Whole-genome sequencing (WGS) examines the entirety of the sample genome to identify well-characterized and detrimental alterations, along with variants of unknown significance. It holds significant potential for a thorough assessment of genetic mutations and, in case of T2D, could be used to identify cancer risk; however, its application is constrained by challenges in quality assurance, ethical considerations, time, and cost. The interpretation of results can be challenging outside of specialized centers [12].
Whole-genome bisulfite sequencing (WGBS-Seq) stands as the benchmark in DNA methylation analysis. It provides a measurement for each cytosine with exceptional accuracy. While it has the capability to uncover partially methylated domains in cancer cells, the sensitivity of this method can be compromised due to potential variations in DNA degradation [12].
Cell-free DNA (cfDNA)-based biomarkers have shown promise as minimally invasive options for the early diagnosis and monitoring of diabetes in various studies [14][15].
CcfDNA fragments retain characteristics indicative of their tissue of origin. Determining the ccfDNA tissue of origin can be performed using different approaches: the detection of distinct SNPs and/or genetic mutations, genome-wide methylation or 5hmC profiling, and fragmentation profiling by nucleosome footprints [16].
Adipose tissue dysfunction, characterized by hypertrophy, inflammation, and cell death, is closely associated with the development of insulin resistance—a key feature of T2D. Hence, the detection of cfDNA fragments associated with adipose tissue degeneration can provide insights into the mechanisms underlying insulin resistance [17].
Combining cfDNA concentration with tissue-specific epigenetic signatures may offer a comprehensive approach to assessing metabolic risk and disease progression. For instance, Lehmann-Werman et al. used methylation profiling to identify circulating DNA linked to different pathological processes: pancreatic β-cell DNA from patients with type 1 diabetes and exocrine pancreatic DNA from patients with pancreatic cancer [18].
Karaglani et al. evaluated the methylation profile of a panel of specific genes related to β-cells, including INS (insulin), GCK (glucokinase), IAPP (islet amyloid polypeptide-amylin), KCNJ11 (potassium inwardly rectifying channel subfamily J member 11), and ABCC8 (ATP binding cassette subfamily C member 8) and, based on the data generated, they built classifying predictive models using automated machine learning. INS, IAPP, GCK, and KCNJ11 levels differed significantly between T2D patients and healthy controls.
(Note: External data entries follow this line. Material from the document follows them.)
$ cat src/rtl/decode_pkg.sv
// decode_pkg: shared encodings and helpers for the decode stage.
// Holds the instruction classes, memory-access codes, the decoded-control
// bundle and the 8-bit sign-extension helper.
package decode_pkg;

  // Instruction class carried in command[15:14]
  typedef enum logic [1:0] {
    CLS_LOAD  = 2'd0,
    CLS_STORE = 2'd1,
    CLS_LDI   = 2'd2,
    CLS_ALU   = 2'd3
  } cls_e;

  // Memory access request presented downstream
  typedef enum logic [1:0] {
    MEM_NONE = 2'b00,
    MEM_RD   = 2'b01,
    MEM_WR   = 2'b10
  } mem_e;

  localparam int NUM_REGS = 8;

  // Width of the sign-extension helper result; callers truncate with a
  // size cast, so DATA_W may be anything from 16 up to this value.
  localparam int SEXT_W = 64;

  // Control fields derived from the command word alone
  typedef struct packed {
    logic [2:0] src_a;     // register behind alu1 / storedata
    logic [2:0] src_b;     // register behind alu2 / address base
    logic       use_a;     // src_a is a true dependency
    logic       use_b;     // src_b is a true dependency
    logic [2:0] dest;      // destination register
    logic       writereg;  // instruction produces a register result
    mem_e       memwrite;  // memory access kind
  } dec_t;

  // Sign-extend an 8-bit displacement
  function automatic logic [SEXT_W-1:0] sext8(input logic [7:0] d8);
    return {{(SEXT_W-8){d8[7]}}, d8};
  endfunction

endpackage

$ cat src/rtl/decode_regfile.sv
// decode_regfile: 8-entry register file with three combinational read ports
// and one write port.
// Build option: DECODE_STAGE_BYPASS_EN forwards a same-cycle write to every
// read port; without it a read returns the value held before the write.
module decode_regfile
  import decode_pkg::*;
#(
  parameter int DATA_W   = 16,
  parameter int INIT_IDX = 1
) (
  input  logic              clock,
  input  logic              reset,
  input  logic              we,
  input  logic [2:0]        waddr,
  input  logic [DATA_W-1:0] wdata,
  input  logic [2:0]        raddr_a,
  input  logic [2:0]        raddr_b,
  input  logic [2:0]        raddr_c,
  output logic [DATA_W-1:0] rdata_a,
  output logic [DATA_W-1:0] rdata_b,
  output logic [DATA_W-1:0] rdata_c
);

  logic [DATA_W-1:0] regs [NUM_REGS];

  // Register storage: reset to index or zero, otherwise single write port
  // NOTE: this array is reset because software relies on defined initial
  // contents; at eight entries it stays a flop array, not a RAM macro.
  always_ff @(posedge clock) begin
    if (reset) begin
      for (int i = 0; i < NUM_REGS; i++) begin
        regs[i] <= (INIT_IDX != 0) ? DATA_W'(i) : '0;
      end
    end else if (we) begin
      regs[waddr] <= wdata;
    end
  end

  // Read ports, optionally forwarding the write issued in the same cycle
  // NOTE: every output gets its default first so no path leaves a latch.
  always_comb begin
    rdata_a = regs[raddr_a];
    rdata_b = regs[raddr_b];
    rdata_c = regs[raddr_c];
`ifdef DECODE_STAGE_BYPASS_EN
    if (we && (waddr == raddr_a)) rdata_a = wdata;
    if (we && (waddr == raddr_b)) rdata_b = wdata;
    if (we && (waddr == raddr_c)) rdata_c = wdata;
`endif
  end

endmodule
Based on ccfDNA parameters, methylation data and demographical information, automated machine learning analysis generated biosignatures, including GCK, IAPP, and KCNJ11 methylation, with a very high discriminating performance of T2D from healthy individuals [19].
While human leukocyte antigen (HLA) typing is primarily used for assessing the risk of developing type 1 diabetes, there is ongoing research exploring potential associations between specific HLA alleles and the risk of diabetes-related complications. These complications may include diabetic nephropathy, retinopathy, and neuropathy. HLA typing, combined with other genetic and clinical information, may contribute to individualized risk assessments for diabetes complications. Identifying individuals at higher risk may allow for targeted monitoring and early interventions to prevent or manage complications. Ongoing research is exploring the complex interplay between genetics, including HLA alleles, and the development of diabetes and its complications. Advances in genomic medicine and personalized medicine may lead to more refined risk assessments and tailored therapeutic approaches. The influence of variations in the HLA genotype on the development of type 2 diabetes complications is not clearly understood. Recently, Birinci et al. (2022) identified the HLA variant HLA-DR7 to be associated with diabetic rethynopathy development [20]. The presence of the HLA-DQB1*0501 allele demonstrated a protective association against diabetic nephropathy (DN) in individuals of Han ethnicity in China [21].
Cell-free mitochondrial DNA (ccf-mtDNA) is produced and discharged from cells into the systemic circulation in response to cellular damage or stress. This release may occur passively through various forms of cell death or actively from living cells through processes that are not fully comprehended at present [22]. Increased blood ccf-mtDNA levels have been associated with T2D associated with coronary heart disease or cognitive impairment [23][24].

2.1.2. Circulating Cell-Free RNA (ccfRNA)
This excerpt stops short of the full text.